* _Work instruction_: Write out the stretch of lines below that begins at the line with "localparam logic [31:0] CTL_CH2" and ends at the line with "endpackage : dcr_pkg", including both, exactly as given and nothing more.

* _Working data_:
[src/logic/dcr_pkg.sv]
// Constants of the four-channel register set: offsets, fields, steps.
// Assumes AXI4-Lite byte addresses relative to the block base.
package dcr_pkg;
   localparam logic [7:0]  OFS_CH0    = 8'h20;
   localparam logic [7:0]  OFS_CH_END = 8'h5F;
   localparam logic [7:0]  OFS_SHARED = 8'h60;
   localparam logic [3:0]  OFS_SRC    = 4'h0;
   localparam logic [3:0]  OFS_DST    = 4'h4;
   localparam logic [3:0]  OFS_CNT    = 4'h8;
   localparam logic [3:0]  OFS_CTL    = 4'hC;
   localparam int          NUM_CH     = 4;
   localparam int          NUM_EXT    = 2;
   localparam int          B_ENA      = 0;
   localparam int          B_TEND     = 1;
   localparam int          B_IEN      = 2;
   localparam int          B_UNIT     = 3;
   localparam int          B_SSTEP    = 12;
   localparam int          B_DSTEP    = 14;
   localparam int          B_SENSE    = 6;
   localparam int          B_REQPOL   = 18;
   localparam int          B_RELOAD   = 19;
   localparam int          B_FETCH    = 20;
   localparam logic [31:0] CTL_RST    = 32'h0;
   localparam logic [31:0] CTL_COMMON = 32'hFF3D;
   localparam logic [31:0] CTL_CH01   = 32'h7_0040;
   localparam logic [31:0] CTL_CH2    = 32'h8_0000;
   localparam logic [31:0] CTL_CH3    = 32'h10_0000;
   localparam logic [15:0] SH_RST     = 16'h0000;
   localparam logic [15:0] SH_WMASK   = 16'h0001;
   localparam int          B_SH_RUN   = 0;
   localparam int          B_SH_FLAG  = 1;
   localparam logic [1:0]  MODE_INC   = 2'h1;
   localparam logic [1:0]  MODE_DEC   = 2'h2;
   localparam logic [1:0]  UNIT_BYTE  = 2'h0;
   localparam logic [1:0]  UNIT_WORD  = 2'h1;
   localparam logic [1:0]  UNIT_LONG  = 2'h2;
   localparam logic [31:0] STEP_BYTE  = 32'h1;
   localparam logic [31:0] STEP_WORD  = 32'h2;
   localparam logic [31:0] STEP_LONG  = 32'h4;
   localparam logic [31:0] STEP_QUAD  = 32'h10;
   localparam logic [1:0]  RELOAD_LAST = 2'h3;
   localparam logic [1:0]  RESP_OKAY  = 2'h0;
   localparam logic [1:0]  RESP_SLVERR = 2'h2;

   function automatic logic [31:0] ctl_mask(input int ch);
      ctl_mask = CTL_COMMON;
      if (ch < 2) ctl_mask = ctl_mask | CTL_CH01;
      if (ch == 2) ctl_mask = ctl_mask | CTL_CH2;
      if (ch == 3) ctl_mask = ctl_mask | CTL_CH3;
   endfunction : ctl_mask

   function automatic logic [31:0] merge(input logic [31:0] old, input logic [31:0] nw,
                                         input logic [3:0] strb);
      merge = old;
      for (int i = 0; i < 4; i++) begin
         if (strb[i]) merge[i*8+:8] = nw[i*8+:8];
      end
   endfunction : merge
endpackage : dcr_pkg

[src/logic/dcr_reqack.sv]
// External request pin sampler with request-accepted strobe.
// Assumes an asynchronous active-low request pin.
`timescale 1ns/10ps
module dcr_reqack (
   input  wire logic clk,
   input  wire logic rst,
   input  wire logic req_pin,
   input  wire logic enabled,
   input  wire logic edge_sense,
   input  wire logic pol,
   output logic      accepted
);
   logic sync1_reg;
   logic sync2_reg;
   logic prev_reg;
   logic acc_next;
   logic hit;

   always_comb begin
      hit = edge_sense ? (prev_reg & ~sync2_reg) : ~sync2_reg;
      acc_next = pol ? (hit & enabled) : ~(hit & enabled);
   end

   always_ff @(posedge clk or posedge rst) begin
      if (rst) begin
         sync1_reg <= 1'b1;
         sync2_reg <= 1'b1;
         prev_reg  <= 1'b1;
         accepted  <= 1'b1;
      end else begin
         sync1_reg <= req_pin;
         sync2_reg <= sync1_reg;
         prev_reg  <= sync2_reg;
         accepted  <= acc_next;
      end
   end
endmodule : dcr_reqack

* _Solution for this exercise_:
   localparam logic [31:0] CTL_CH2    = 32'h8_0000;
   localparam logic [31:0] CTL_CH3    = 32'h10_0000;
   localparam logic [15:0] SH_RST     = 16'h0000;
   localparam logic [15:0] SH_WMASK   = 16'h0001;
   localparam int          B_SH_RUN   = 0;
   localparam int          B_SH_FLAG  = 1;
   localparam logic [1:0]  MODE_INC   = 2'h1;
   localparam logic [1:0]  MODE_DEC   = 2'h2;
   localparam logic [1:0]  UNIT_BYTE  = 2'h0;
   localparam logic [1:0]  UNIT_WORD  = 2'h1;
   localparam logic [1:0]  UNIT_LONG  = 2'h2;
   localparam logic [31:0] STEP_BYTE  = 32'h1;
   localparam logic [31:0] STEP_WORD  = 32'h2;
   localparam logic [31:0] STEP_LONG  = 32'h4;
   localparam logic [31:0] STEP_QUAD  = 32'h10;
   localparam logic [1:0]  RELOAD_LAST = 2'h3;
   localparam logic [1:0]  RESP_OKAY  = 2'h0;
   localparam logic [1:0]  RESP_SLVERR = 2'h2;

   function automatic logic [31:0] ctl_mask(input int ch);
      ctl_mask = CTL_COMMON;
      if (ch < 2) ctl_mask = ctl_mask | CTL_CH01;
      if (ch == 2) ctl_mask = ctl_mask | CTL_CH2;
      if (ch == 3) ctl_mask = ctl_mask | CTL_CH3;
   endfunction : ctl_mask

   function automatic logic [31:0] merge(input logic [31:0] old, input logic [31:0] nw,
                                         input logic [3:0] strb);
      merge = old;
      for (int i = 0; i < 4; i++) begin
         if (strb[i]) merge[i*8+:8] = nw[i*8+:8];
      end
   endfunction : merge
endpackage : dcr_pkg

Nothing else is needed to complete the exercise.